I am in the process of starting to write parts of a physics engine as a possible thesis work. I am thinking of picking programming language.
The problem is I want to implement parts (Not decided which parts, but candidates are narrowphase, boradphase collision detection or constraint solver) of the physics engine in CUDA to speedup the calculations.
It seems CUDA uses a C++ like language with NVIDIA extensions.
My question is:
Is it possible to write parts of the engine in c++ (because of the object oriented support) and implement the parallell computation part(s) in CUDA’s programming language?
Or is the solution to write my whole engine in CUDA’s programming language (and use structures as a classes)?
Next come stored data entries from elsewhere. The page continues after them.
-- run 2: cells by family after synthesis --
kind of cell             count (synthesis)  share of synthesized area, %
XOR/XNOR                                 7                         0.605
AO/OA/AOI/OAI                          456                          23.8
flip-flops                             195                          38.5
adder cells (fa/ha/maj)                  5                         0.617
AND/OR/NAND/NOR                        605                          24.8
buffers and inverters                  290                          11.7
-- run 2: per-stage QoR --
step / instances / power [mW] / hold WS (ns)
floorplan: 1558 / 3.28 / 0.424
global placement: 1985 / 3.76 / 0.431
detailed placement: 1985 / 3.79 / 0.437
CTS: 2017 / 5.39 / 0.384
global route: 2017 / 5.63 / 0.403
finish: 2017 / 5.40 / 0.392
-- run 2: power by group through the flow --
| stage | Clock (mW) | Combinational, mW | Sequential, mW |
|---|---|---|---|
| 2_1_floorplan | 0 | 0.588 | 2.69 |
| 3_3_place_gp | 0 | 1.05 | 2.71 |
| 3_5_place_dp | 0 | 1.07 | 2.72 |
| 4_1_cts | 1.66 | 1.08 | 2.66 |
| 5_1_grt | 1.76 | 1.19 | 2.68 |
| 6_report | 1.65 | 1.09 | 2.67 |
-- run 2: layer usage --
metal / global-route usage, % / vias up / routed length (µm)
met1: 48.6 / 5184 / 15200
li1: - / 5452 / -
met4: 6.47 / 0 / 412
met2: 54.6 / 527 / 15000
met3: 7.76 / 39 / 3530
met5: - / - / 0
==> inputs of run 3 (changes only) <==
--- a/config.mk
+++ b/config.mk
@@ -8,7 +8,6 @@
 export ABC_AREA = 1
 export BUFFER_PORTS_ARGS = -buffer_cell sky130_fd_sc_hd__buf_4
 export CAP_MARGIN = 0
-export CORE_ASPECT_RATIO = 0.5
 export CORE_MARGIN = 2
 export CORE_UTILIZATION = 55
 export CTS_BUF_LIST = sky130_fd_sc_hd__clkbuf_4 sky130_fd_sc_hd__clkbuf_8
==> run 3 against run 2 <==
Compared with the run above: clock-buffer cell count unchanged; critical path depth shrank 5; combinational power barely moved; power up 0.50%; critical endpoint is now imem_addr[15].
==> config.mk <==
export PLATFORM = sky130hd
export DESIGN_NAME = param_seq_mult_flat
export DESIGN_NICKNAME = d
export VERILOG_FILES = /design/src/rtl/param_seq_mult_if.sv /design/src/rtl/param_seq_mult.sv /design/src/flat_wrapper.sv
export SDC_FILE = /design/constraint.sdc
export NUM_CORES = 1
export LEC_CHECK = 0
export CAP_MARGIN = 25
export CORE_UTILIZATION = 32
export DETAILED_ROUTE_END_ITERATION = 12
export GPL_ROUTABILITY_DRIVEN = 0
export GPL_TIMING_DRIVEN = 0
export MAX_ROUTING_LAYER = met4
export SYNTH_ARGS = -nofsm -noshare
export SYNTH_HDL_FRONTEND = slang
export SYNTH_SLANG_ARGS = --single-unit
==> constraint.sdc <==
create_clock -name SYS_CLOCK -period 2.5 [get_ports SYS_CLOCK]
set_clock_uncertainty 0.1 [all_clocks]
set_input_delay 0.5 -clock SYS_CLOCK [delete_from_list [all_inputs] [get_ports SYS_CLOCK]]
set_output_delay 0.5 -clock SYS_CLOCK [all_outputs]
set_load 0.05 [all_outputs]
$ cat config.mk
export PLATFORM = sky130hd
export DESIGN_NAME = counter_8b_flat
export DESIGN_NICKNAME = d
export VERILOG_FILES = /design/src/rtl/counter_8b_if.sv /design/src/rtl/counter_8b.sv /design/src/flat_wrapper.sv
export SDC_FILE = /design/constraint.sdc
export NUM_CORES = 1
export LEC_CHECK = 0
export ABC_CLOCK_PERIOD_IN_PS = 1200
export CAP_MARGIN = 20
export CELL_PAD_IN_SITES_DETAIL_PLACEMENT = 2
export CELL_PAD_IN_SITES_GLOBAL_PLACEMENT = 2
export CORE_ASPECT_RATIO = 0.8
export CORE_MARGIN = 2
export CORE_UTILIZATION = 25
export CTS_BUF_LIST = sky130_fd_sc_hd__clkbuf_4
export CTS_CLUSTER_DIAMETER = 40
export DETAILED_ROUTE_END_ITERATION = 10
export PLACE_DENSITY_LB_ADDON = 0.12
export SYNTH_ARGS = -nofsm -noshare
export SYNTH_HDL_FRONTEND = slang
export SYNTH_SLANG_ARGS = --single-unit
$ cat constraint.sdc
create_clock -name clk -period 1.2 [get_ports clk]
set_input_delay 0.3 -clock clk [delete_from_list [all_inputs] [get_ports clk]]
set_output_delay 0.3 -clock clk [all_outputs]
set_load 0.05 [all_outputs]
$ cat src/rtl/counter_8b_if.sv
// Count-enable / count-value bundle between an upstream strobe source and counter_8b.
interface counter_8b_if;
  localparam int unsigned CntW = 8;

  logic            i_en_cnt;
  logic [CntW-1:0] o_cnt;
  logic            o_cnt_done;

  // Strobe source drives the enable and observes the count.
  modport master (
    output i_en_cnt,
    input  o_cnt,
    input  o_cnt_done
  );

  // Counter receives the enable and drives the count.
  modport slave (
    input  i_en_cnt,
    output o_cnt,
    output o_cnt_done
  );
endinterface

$ cat src/rtl/counter_8b.sv
// 8-bit enable-gated up-counter, 0..CNT_MAX then wrap, with a registered
// one-cycle done pulse on the edge that wraps the count back to zero.
module counter_8b #(
  parameter int unsigned CNT_MAX = 255
) (
  input  logic         clk,
  input  logic         rst_n,   // synchronous, active-high
  counter_8b_if.slave  bus
);
  localparam int unsigned CntW = 8;

  // Terminal value outside 1..255 would give a dead or unreachable wrap.
  if ((CNT_MAX < 1) || (CNT_MAX > 255)) begin : g_bad_cnt_max
    $fatal(1, "counter_8b: CNT_MAX=%0d outside legal range 1..255", CNT_MAX);
  end

  localparam logic [CntW-1:0] CntMaxV = CntW'(CNT_MAX);

  logic [CntW-1:0] cnt_q, cnt_d;
  logic            done_q, done_d;

  always_ff @(posedge clk) begin
    if (rst_n) begin
      cnt_q  <= '0;
      done_q <= 1'b0;
    end else begin
      cnt_q  <= cnt_d;
      done_q <= done_d;
    end
  end

  // Only an exact match with CNT_MAX wraps with done; a forced value above
  // CNT_MAX rolls through 255 to 0 silently via plain 8-bit overflow.
  always_comb begin
    cnt_d  = cnt_q;
    done_d = 1'b0;
    if (bus.i_en_cnt) begin
      if (cnt_q == CntMaxV) begin
        cnt_d  = '0;
        done_d = 1'b1;
      end else begin
        cnt_d  = cnt_q + CntW'(1);
      end
    end
  end

  assign bus.o_cnt      = cnt_q;
  assign bus.o_cnt_done = done_q;
endmodule

$ cat src/flat_wrapper.sv
// flat-port wrapper written by rule: the top's interface ports become plain ports
module counter_8b_flat 
#(
  parameter int unsigned CNT_MAX = 255
)
  (clk, rst_n, bus_i_en_cnt, bus_o_cnt, bus_o_cnt_done);
  counter_8b_if bus_i ();
  input  logic clk;
  input  logic rst_n;
  input wire logic [$bits(bus_i.i_en_cnt)-1:0] bus_i_en_cnt;
  output wire logic [$bits(bus_i.o_cnt)-1:0] bus_o_cnt;
  output wire logic [$bits(bus_i.o_cnt_done)-1:0] bus_o_cnt_done;
  assign bus_i.i_en_cnt = bus_i_en_cnt;
  assign bus_o_cnt = bus_i.o_cnt;
  assign bus_o_cnt_done = bus_i.o_cnt_done;
  counter_8b #(.CNT_MAX(CNT_MAX)) u_core (.clk(clk), .rst_n(rst_n), .bus(bus_i));
endmodule
==> summary.txt, run 1 <==
Drt
  – WL final: 1.37 mm
  – Vias per inst: 4.56
  – ANT nets after route: 0
  – Pre-antenna DRT Iters: 2
  – Drc violations: 0
  – Drt wl/cell: 15.7 um
  – Total number of vias: 397
  – Initial drt markers: 3

Min path
  – Hold Startpoint: u_core.bus.o_cnt[6]
  – Hold depth: 2
  – Min-Delay Endpoint: u_core.bus.o_cnt[6]
  – Hold Path Class: flip-flop to flip-flop

Power and ir drop
  – Switching Share: 0.263
  – Internal power: 0.000517 W
  – Clk pwr share: 0.373
  – Overall power: 0.000701 W
  – NetSw: 0.000185 W
  – Part of the power in registers: 0.449
  – Max VDD drop: 488 uV
  – LEAKAGE: 0.307 nW
  – Part of the power in combinational logic: 0.178
  – PwrDens: 872 nW/um2

Placed design
  – Total placed cells including tap cells: 78
  – Hpwl dp: 966 um
  – Routability cong.: 0.662
  – Placed Instance Area: 713 um2
  – IO Port Bufs: 11

Global route
  – All-Layer GR Usage: 0.160
  – Largest net degree at the start of global routing: 9
  – Grt total ovfl: 0
  – Vias in the first global route: 450
  – First-pass GRT wire length: 2.19 mm
  – Initial antenna violation count: 0

Die
  – Initial core utilization: 0.261
  – # IOs: 12
  – Core area: 1580 um2
  – DIE AREA: 1990 um2
  – Vert. Die Dim: 40.3 um
  – Row count: 13
  – Die Wd: 49.4 um

Timing
  – Min cycle time layout: 1.19 ns
  – Worst slew pin tran: 0.266 ns
  – RSZ-0062 raised after global routing: yes
  – Fmax: 839 MHz
  – Endpoints failing hold: 0
  – TNS Setup: 0 ns
  – Max-slew headroom: 0.822
  – Final setup violation count: 0
  – Period utilization: 0.994
  – Max Slew Vio Count: 0
  – Clk_skew: 0.00428 ns

Finish
  – Nets: 70
  – Ant diodes: 0
  – Share of layout cells above drive strength 1: 0.569
  – Finished Layout Cells: 87
  – Fillers: 167
  – Area grow syn2layout: 95.4%
  – Design area: 805 um2

Critical path
  – CP top delay family: flip-flops
  – Critical R2R Launch: u_core.bus.o_cnt[1]
  – Worst path slowest cell: dfxtp_4
  – Worst setup SP type: flip-flop
  – CP Class: flip-flop to output pin
  – CP max stage delay: 0.37 ns
  – Worst-path maximum fanout: 3
  – Reg2Reg Setup Slack: 0.008 ns
  – CP cell instances: buf_6 > buf_12
  – CP arrival: 0.89 ns
  – Worst setup path startpoint: u_core.bus.o_cnt[0]
  – CP endpoint kind: output pin
  – R2R cell count: 4
  – Critical path buffer and inverter count: 2
  – Critical path data required time: 0.90 ns
  – Reg-to-reg endpoint: u_core.bus.o_cnt[6]

Synth
  – Biggest area consumer among synthesized cells: dfxtp_1
  – Number of flops mapped to enable cells by yosys: 0
  – Sequential-to-total area share from yosys stat: 0.438
  – Post-synthesis async set-or-reset flop share: 0
  – Ys flop type: dfxtp_1
  – Mean cell area of the mapped netlist: 10.0 um2
  – Unique masters post-synth: 24
  – Commonest cells in the netlist: dfxtp_1 (9), nor2_1 (3)
  – Synth Net Count: 45
  – Ys Warns: 0
  – Synth Instances: 41
  – Synth top area share: 0.438
  – Largest cells by area after synthesis: dfxtp_1 (44%), nand4_4 (5.2%), xnor2_1 (4.3%)
  – Mapped cell area: 412 um2
  – Register bit count reported by yosys: 9
  – Most instantiated library cell after synthesis: dfxtp_1

Clock network
  – Clock Sinks: 9
  – Clock buffer depth: 2
  – Number of H-tree levels: 1
  – CTS clk-pin slew, worst paths: 0.06 ns
  – Root buf cell: clkbuf_4
  – Num CTS Buffers: 3
  – CTS tree: done
  – Worst-skew pair later-pin latency: 0.27 ns

Run
  – Max Cap Violations: 0

Status
  – Status: complete, no violations
## layer usage
metal,part of all wire,wire (um),up-vias,global-route usage
met5,0,0,-,0
met4,0.0073,10,0,0.0643
met3,0.041,56,2,0.0560
met2,0.56,772,10,0.311
met1,0.39,528,188,0.166
li1,-,-,197,-
## worst register-to-register path, stage by stage, from the launching register on
cell	delay, ns
dfxtp_4	0.39
ha_4	0.17
nand3_4	0.11
or3_1	0.32
a21oi_1	0.12
## kinds of logic (layout without fill, tap and decap cells)
kind of cell / count (synthesis) / in the layout / synth area share
xor+xnor: 4 / 4 / 0.0851
fa+ha+maj: 1 / 1 / 0.0304
flops: 9 / 9 / 0.438
buf+inv: 3 / 27 / 0.0547
mux: 1 / 1 / 0.0243
simple gates: 17 / 17 / 0.264
compound gates: 6 / 6 / 0.103
## power by group through the flow
stage | logic, W | clock network (W) | registers (W)
after floorplan | 0.0000315 | 0 | 0.000347
after global placement | 0.000106 | 0 | 0.000322
after detailed placement | 0.000112 | 0 | 0.000324
after CTS | 0.000118 | 0.000272 | 0.000318
after global routing | 0.000134 | 0.000286 | 0.000317
final | 0.000125 | 0.000262 | 0.000315
## final cells by class
cell class	instances	area (um2)	area share
Multi-Input combinational cell	29	240	0.299
Inverter	1	3.75	0.00467
Timing Repair Buffer	22	298	0.370
Sequential cell	9	205	0.255
Tap cell	22	27.5	0.0342
Clock buffer	4	30.0	0.0373
## timing repair
| action | CTS | global route |
|---|---|---|
| pin swaps | 2 | 3 |
| gates resized for setup | 2 | 2 |
| setup endpoints to repair | 9 | 6 |
| setup buffers | 1 | 4 |
| hold buffers | 0 | 0 |
## layout by cell type, fill, tap and decap left out, types with 3 or more instances in the layout
cell type  count
buf_12        10
buf_4          9
dfxtp_4        6
clkbuf_4       4
nor2_1         3
## how the worst max path moves through the flow
stage                                     end  slack [ns]  cells after the start
after floorplan           u_core.bus.o_cnt[6]       -0.02                      4
after global placement    u_core.bus.o_cnt[5]       -0.36                      4
after detailed placement  u_core.bus.o_cnt[6]       -0.40                      5
after CTS                        bus_o_cnt[0]      -0.004                      2
after global routing      u_core.bus.o_cnt[6]       -0.05                      4
final                            bus_o_cnt[0]       0.008                      2
## state kept, by name, summed over array words and instances (netlist names)
| signal | flops |
|---|---|
| u_core.bus.o_cnt_done | 1 |
| u_core.bus.o_cnt | 8 |
## per-stage QoR
step	setup WS, ns	utilization	hold WS (ns)
floorplan	-0.0235	-	0.511
global placement	-0.364	0.452	0.502
detailed placement	-0.399	0.452	0.540
CTS	-0.00435	0.477	0.554
global route	-0.0510	0.510	0.589
finish	0.00771	0.510	0.555
Power figures use the tool's default switching activity.
==> inputs of run 2 (changes only) <==
--- a/config.mk
+++ b/config.mk
@@ -9,12 +9,12 @@
 export CAP_MARGIN = 20
 export CELL_PAD_IN_SITES_DETAIL_PLACEMENT = 2
 export CELL_PAD_IN_SITES_GLOBAL_PLACEMENT = 2
-export CORE_ASPECT_RATIO = 0.8
 export CORE_MARGIN = 2
 export CORE_UTILIZATION = 25
 export CTS_BUF_LIST = sky130_fd_sc_hd__clkbuf_4
 export CTS_CLUSTER_DIAMETER = 40
 export DETAILED_ROUTE_END_ITERATION = 10
+export GPL_ROUTABILITY_DRIVEN = 1
 export PLACE_DENSITY_LB_ADDON = 0.12
 export SYNTH_ARGS = -nofsm -noshare
 export SYNTH_HDL_FRONTEND = slang
==> run 2 against run 1 <==
Net effect:
- the flow now finishes with violations (negative setup slack)
- sequential power barely moved
- global-route usage fell by 0.96 points
- clock skew about the same
- core utilization rose by 0.90 points
- register-to-register slack hardly changed
- wire length fell by 3.7%
- clock power is 2% higher
- fmax down 1.7%
- cell count is 6.9% lower
- clock-buffer cell count did not move
- first-iteration DRC count shrank 100%
- sequential share of layout area grew 0.13 points
- critical endpoint is now bus_o_cnt[1]
- highest routed layer is now met3
==> summary.txt, run 2 (synthesized netlist as in run 1, its figures left out) <==
Clock network
  – Clock buffer depth: 2
  – CTS clk-pin slew, worst paths: 0.06 ns
  – Number of H-tree levels: 1
  – CTS tree: done
  – Root buf cell: clkbuf_4
  – Clock Sinks: 9
  – Num CTS Buffers: 3
  – Worst-skew pair later-pin latency: 0.26 ns
  – Hold_buf cts: 0

Drt
  – Total number of vias: 401
  – Drc violations: 0
  – WL final: 1.32 mm
  – Vias per inst: 4.95
  – ANT nets after route: 0
  – Initial drt markers: 0
  – Pre-antenna DRT Iters: 1
  – Drt wl/cell: 16.2 um

Status
  – Failing checks: negative setup slack
  – Status: complete, but fails checks

Power and ir drop
  – Max VDD drop: 405 uV
  – Switching Share: 0.269
  – Internal power: 0.000526 W
  – Part of the power in registers: 0.437
  – NetSw: 0.000194 W
  – LEAKAGE: 0.307 nW
  – PwrDens: 909 nW/um2
  – Clk pwr share: 0.372
  – Part of the power in combinational logic: 0.191

Finish
  – Share of layout cells above drive strength 1: 0.585
  – Nets: 70
  – Max reg flops: 8
  – Finished Layout Cells: 81
  – Design area: 791 um2
  – Ant diodes: 0
  – Area grow syn2layout: 92.1%
  – Most frequent cells in the layout: buf_12 (9), buf_4 (9), dfxtp_4 (5)

Timing
  – Final worst slack: -0.0126 ns
  – TNS Setup: -0.0156 ns
  – Endpoints failing hold: 0
  – Final setup violation count: 2
  – Fmax: 825 MHz
  – Max-slew headroom: 0.824
  – Min cycle time layout: 1.21 ns
  – RSZ-0062 raised after global routing: yes
  – Clk_skew: 0.00449 ns
  – Worst slew pin tran: 0.263 ns
  – Max Slew Vio Count: 0
  – Period utilization: 1.01

Die
  – Die Wd: 44.6 um
  – Initial core utilization: 0.270
  – Row count: 14
  – DIE AREA: 1990 um2
  – Core area: 1520 um2
  – # IOs: 12
  – Vert. Die Dim: 44.6 um

Placed design
  – Routability cong.: 0.683
  – Hpwl dp: 986 um
  – Place WS: -0.457 ns
  – Placed Instance Area: 706 um2
  – Total placed cells including tap cells: 72
  – IO Port Bufs: 11

Critical path
  – Critical path data required time: 0.90 ns
  – CP endpoint kind: output pin
  – Worst setup SP type: flip-flop
  – CP max stage delay: 0.37 ns
  – CP cell instances: buf_4 > buf_12
  – Worst path slowest cell: dfxtp_4
  – CP Class: flip-flop to output pin
  – CP arrival: 0.91 ns
  – Worst-path maximum fanout: 4

Global route
  – Vias in the first global route: 442
  – First-pass GRT wire length: 2.08 mm
  – Grt total ovfl: 0
  – Largest net degree at the start of global routing: 7
  – All-Layer GR Usage: 0.151
  – Initial antenna violation count: 0

Min path
  – Hold Path Class: flip-flop to flip-flop

Run
  – Max Cap Violations: 0
[run 2: cell count changes in the layout (fill, tap and decap cells not counted)]
cell	before	now
buf_12	10	9
or3_1	2	1
dfxtp_2	2	3
dfxtp_4	6	5
or3_4	0	1
buf_6	1	2
[run 2: area by class of cell]
class | count | area [um2]
fillers | 149 | 733
inverters | 1 | 3.75
flip-flops and latches | 9 | 203
well taps | 16 | 20.0
repair buffers | 22 | 289
clock buffers | 4 | 30.0
multi-input cells | 29 | 245
[run 2: timing repair]
item,CTS,global route
gates resized for setup,2,3
setup endpoints to repair,8,6
pin swaps,0,7
setup buffers,1,4
[run 2: final timing paths]
check             cells past startpoint                start                   to  slack, ns
setup / recovery                      2  u_core.bus.o_cnt[1]         bus_o_cnt[1]      -0.01
hold / removal                        2  u_core.bus.o_cnt[6]  u_core.bus.o_cnt[6]       0.53
setup reg to reg                      4  u_core.bus.o_cnt[1]  u_core.bus.o_cnt[6]          0
hold reg to reg                       2  u_core.bus.o_cnt[6]  u_core.bus.o_cnt[6]       0.53
[run 2: through the flow]
stage          utilization  power, W  hold WS, ns
2_1_floorplan            -  0.000378        0.511
3_3_place_gp         0.463  0.000433        0.489
3_5_place_dp         0.463  0.000438        0.528
4_1_cts              0.489  0.000714        0.539
5_1_grt              0.519  0.000756        0.562
6_report             0.519  0.000719        0.532
[run 2: power groups by stage]
stage                     Combinational (W)  Clock (W)  Sequential [W]
final                              0.000137   0.000267        0.000314
after global routing               0.000147   0.000294        0.000316
after CTS                          0.000122   0.000276        0.000316
after detailed placement           0.000114          0        0.000324
after global placement             0.000110          0        0.000323
after floorplan                   0.0000315          0        0.000347
[run 2: metal layers]
metal	global-route usage	part of all wire	vias to the layer above
met2	0.261	0.53	10
met3	0.0408	0.046	0
met4	0.0545	0	0
li1	-	-	197
met1	0.175	0.42	194
met5	0	0	-
[run 2: worst max-delay path: cells and delay by family, from the launching register on]
family / cells / cell delay, ns
flip-flops: 1 / 0.37
buffers and inverters: 2 / 0.28
**src/rtl/handshake_xbar_arbiter_pkg.sv**
```systemverilog
// Shared definitions for the 2x2 handshake crossbar arbiter.
// Contents:
//   arb_state_e          per-slave arbiter state; the encoding doubles as the
//                        one-hot owner value driven on gnt_s0/gnt_s1
//   DEF_S0/S1_TAG        default destination tags
//   TAG_HI/TAG_LO        position of the destination tag inside a beat
package handshake_xbar_arbiter_pkg;

  typedef enum logic [1:0] {
    IDLE   = 2'b00,
    OWN_M0 = 2'b01,
    OWN_M1 = 2'b10
  } arb_state_e;

  localparam logic [3:0] DEF_S0_TAG = 4'h2;
  localparam logic [3:0] DEF_S1_TAG = 4'h3;

  localparam int TAG_HI = 7;
  localparam int TAG_LO = 4;

endpackage

```
**src/rtl/handshake_xbar_arbiter_rr_arb2.sv**
```systemverilog
// rr_arb2: single-beat arbiter for one slave, shared by two masters.
// Ports:
//   clk, rst   clock / synchronous active-low reset
//   req_i[m]   master m has a valid beat decoded to this slave
//   hs_i       valid && ready on this slave's output side
//   gnt_o      registered state: 00 idle, 01 M0 owns, 10 M1 owns
// A grant covers exactly one beat; the handshake returns the FSM to IDLE
// and hands preference to the master that was just served's peer.
module rr_arb2
  import handshake_xbar_arbiter_pkg::*;
(
  input  logic       clk,
  input  logic       rst,
  input  logic [1:0] req_i,
  input  logic       hs_i,
  output logic [1:0] gnt_o
);

  arb_state_e state_q, state_d;
  logic       rr_q, rr_d;   // 0: M0 preferred on a tie

  always_ff @(posedge clk) begin
    if (!rst) begin
      state_q <= IDLE;
      rr_q    <= 1'b0;
    end else begin
      state_q <= state_d;
      rr_q    <= rr_d;
    end
  end

  always_comb begin
    state_d = state_q;
    rr_d    = rr_q;
    case (state_q)
      IDLE: begin
        if (req_i == 2'b11)  state_d = rr_q ? OWN_M1 : OWN_M0;
        else if (req_i[0])   state_d = OWN_M0;
        else if (req_i[1])   state_d = OWN_M1;
      end
      OWN_M0: if (hs_i) begin
        state_d = IDLE;
        rr_d    = 1'b1;
      end
      OWN_M1: if (hs_i) begin
        state_d = IDLE;
        rr_d    = 1'b0;
      end
      default: state_d = IDLE;
    endcase
  end

  assign gnt_o = state_q;

endmodule

```
**src/rtl/handshake_xbar_arbiter.sv**
```systemverilog
// handshake_xbar_arbiter: 2-master x 2-slave valid/ready crossbar.
// Ports:
//   clk, rst                 clock / synchronous active-low reset
//   data_m*, valid_m*        master beats; data[7:4] selects the slave
//   ready_m*                 master ready (slave path OR decode-error sink)
//   data_s*, valid_s*        slave beats, muxed from the current owner
//   ready_s*                 slave ready
//   gnt_s*                   registered one-hot owner of each slave
//   decerr_m*                one-cycle pulse when an undecodable beat is dropped
// Each slave has its own rr_arb2; decode, the error sink and the muxes live here.
module handshake_xbar_arbiter
  import handshake_xbar_arbiter_pkg::*;
#(
  parameter int         DW     = 8,
  parameter logic [3:0] S0_TAG = DEF_S0_TAG,
  parameter logic [3:0] S1_TAG = DEF_S1_TAG
) (
  input  logic          clk,
  input  logic          rst,
  input  logic [DW-1:0] data_m0,
  input  logic [DW-1:0] data_m1,
  input  logic          valid_m0,
  input  logic          valid_m1,
  output logic          ready_m0,
  output logic          ready_m1,
  output logic [DW-1:0] data_s0,
  output logic [DW-1:0] data_s1,
  output logic          valid_s0,
  output logic          valid_s1,
  input  logic          ready_s0,
  input  logic          ready_s1,
  output logic [1:0]    gnt_s0,
  output logic [1:0]    gnt_s1,
  output logic          decerr_m0,
  output logic          decerr_m1
);

  localparam int NM = 2;
  localparam int NS = 2;

  logic [NM-1:0][DW-1:0] data_m;
  logic [NM-1:0]         valid_m, bad_m, ready_m;
  logic [NS-1:0][NM-1:0] req, gnt, own;   // [slave][master]
  logic [NS-1:0][DW-1:0] data_s, data_q;
  logic [NS-1:0]         valid_s, ready_s, hs;
  logic [NS-1:0][3:0]    slv_tag;
  logic [NM-1:0]         decerr_q, decerr_d;

  assign data_m  = {data_m1, data_m0};
  assign valid_m = {valid_m1, valid_m0};
  assign ready_s = {ready_s1, ready_s0};
  assign slv_tag = {S1_TAG, S0_TAG};

  // A beat requests exactly one slave by its tag; anything else is an error.
  always_comb begin
    req   = '0;
    bad_m = '0;
    for (int m = 0; m < NM; m++) begin
      for (int s = 0; s < NS; s++)
        req[s][m] = valid_m[m] && (data_m[m][TAG_HI:TAG_LO] == slv_tag[s]);
      bad_m[m] = valid_m[m] && !(req[0][m] || req[1][m]);
    end
  end

  for (genvar s = 0; s < NS; s++) begin : g_slv
    rr_arb2 u_arb (
      .clk   (clk),
      .rst   (rst),
      .req_i (req[s]),
      .hs_i  (hs[s]),
      .gnt_o (gnt[s])
    );
    // Masking with rst keeps a grant from completing a handshake in the
    // cycle that reset is being applied, so an aborted beat is never taken.
    assign own[s]     = gnt[s] & {NM{rst}};
    assign valid_s[s] = |(own[s] & valid_m);
    assign data_s[s]  = own[s][0] ? data_m[0] :
                        own[s][1] ? data_m[1] : data_q[s];
    assign hs[s]      = valid_s[s] & ready_s[s];
  end

  // Idle slaves keep showing the last beat they carried.
  always_ff @(posedge clk) begin
    for (int s = 0; s < NS; s++) begin
      if (!rst)            data_q[s] <= '0;
      else if (|own[s])    data_q[s] <= data_s[s];
    end
  end

  // Error sink: accept one bad beat the cycle after it is seen. The cycle
  // following the pulse still shows the consumed beat, so it cannot re-fire.
  assign decerr_d = bad_m & ~decerr_q;

  always_ff @(posedge clk) begin
    if (!rst) decerr_q <= '0;
    else      decerr_q <= decerr_d;
  end

  always_comb begin
    ready_m = '0;
    for (int m = 0; m < NM; m++) begin
      for (int s = 0; s < NS; s++)
        ready_m[m] = ready_m[m] | (own[s][m] & ready_s[s]);
      ready_m[m] = ready_m[m] | (decerr_q[m] & rst);
    end
  end

  assign ready_m0  = ready_m[0];
  assign ready_m1  = ready_m[1];
  assign data_s0   = data_s[0];
  assign data_s1   = data_s[1];
  assign valid_s0  = valid_s[0];
  assign valid_s1  = valid_s[1];
  assign gnt_s0    = gnt[0];
  assign gnt_s1    = gnt[1];
  assign decerr_m0 = decerr_q[0] & rst;
  assign decerr_m1 = decerr_q[1] & rst;

endmodule

```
It seems that object oriented programming is not supported in CUDA’s language. How to solve this? Because writing a physics engine is complex and OOP features are good I think.
Seems CUDA also support OpenCL. Actually is there any reason not to use it since OpenCL also support other graphics cards. Is there any performance differences?
CUDA apps’ code is split into two parts: host and device. Host code can be as OO as you want as it basically gets compiled by a C++ compiler of your choosing (through nvcc). Device code, the one that actually hits the GPU, is not OO. It’s basically C (not C++) with extensions. Technically, it’s the C subset of C++ with GPU-specific extensions - you get some C++ features (like templates and the ‘class’ keyword is actually legal) but you don’t get virtual functions, inheritance and such. It’s been hinted that Fermi will allow C++ on the GPU with all OO features but right now it’s impossible.
By the way, if you intend to use OO-heavy code for your engine, you might run into performance issues even on the CPU. Resolving virtual functions, finding concrete implementations of abstract methods, creates some overhead and it can get quite noticeable if it happens in low level stuff (collision checking, raycasting).
My advice is to tailor your low level algorithms to non-OO programming (or at least minimize abstractness , use templates instead of polymorphism etc.). This goes for both the GPU and for CPU.
OpenCL is also C and even more restricted than CUDA C (no templates for example). Pure C, not “C subset of C++”. Also, all current implementations are beta versions. But yeah, the benefit is that it should work on various hardware. Mind you, you might still need to design algorithms differently for AMD and NVIDIA cards (ex. AMD uses vectors a lot, CUDA is scalar).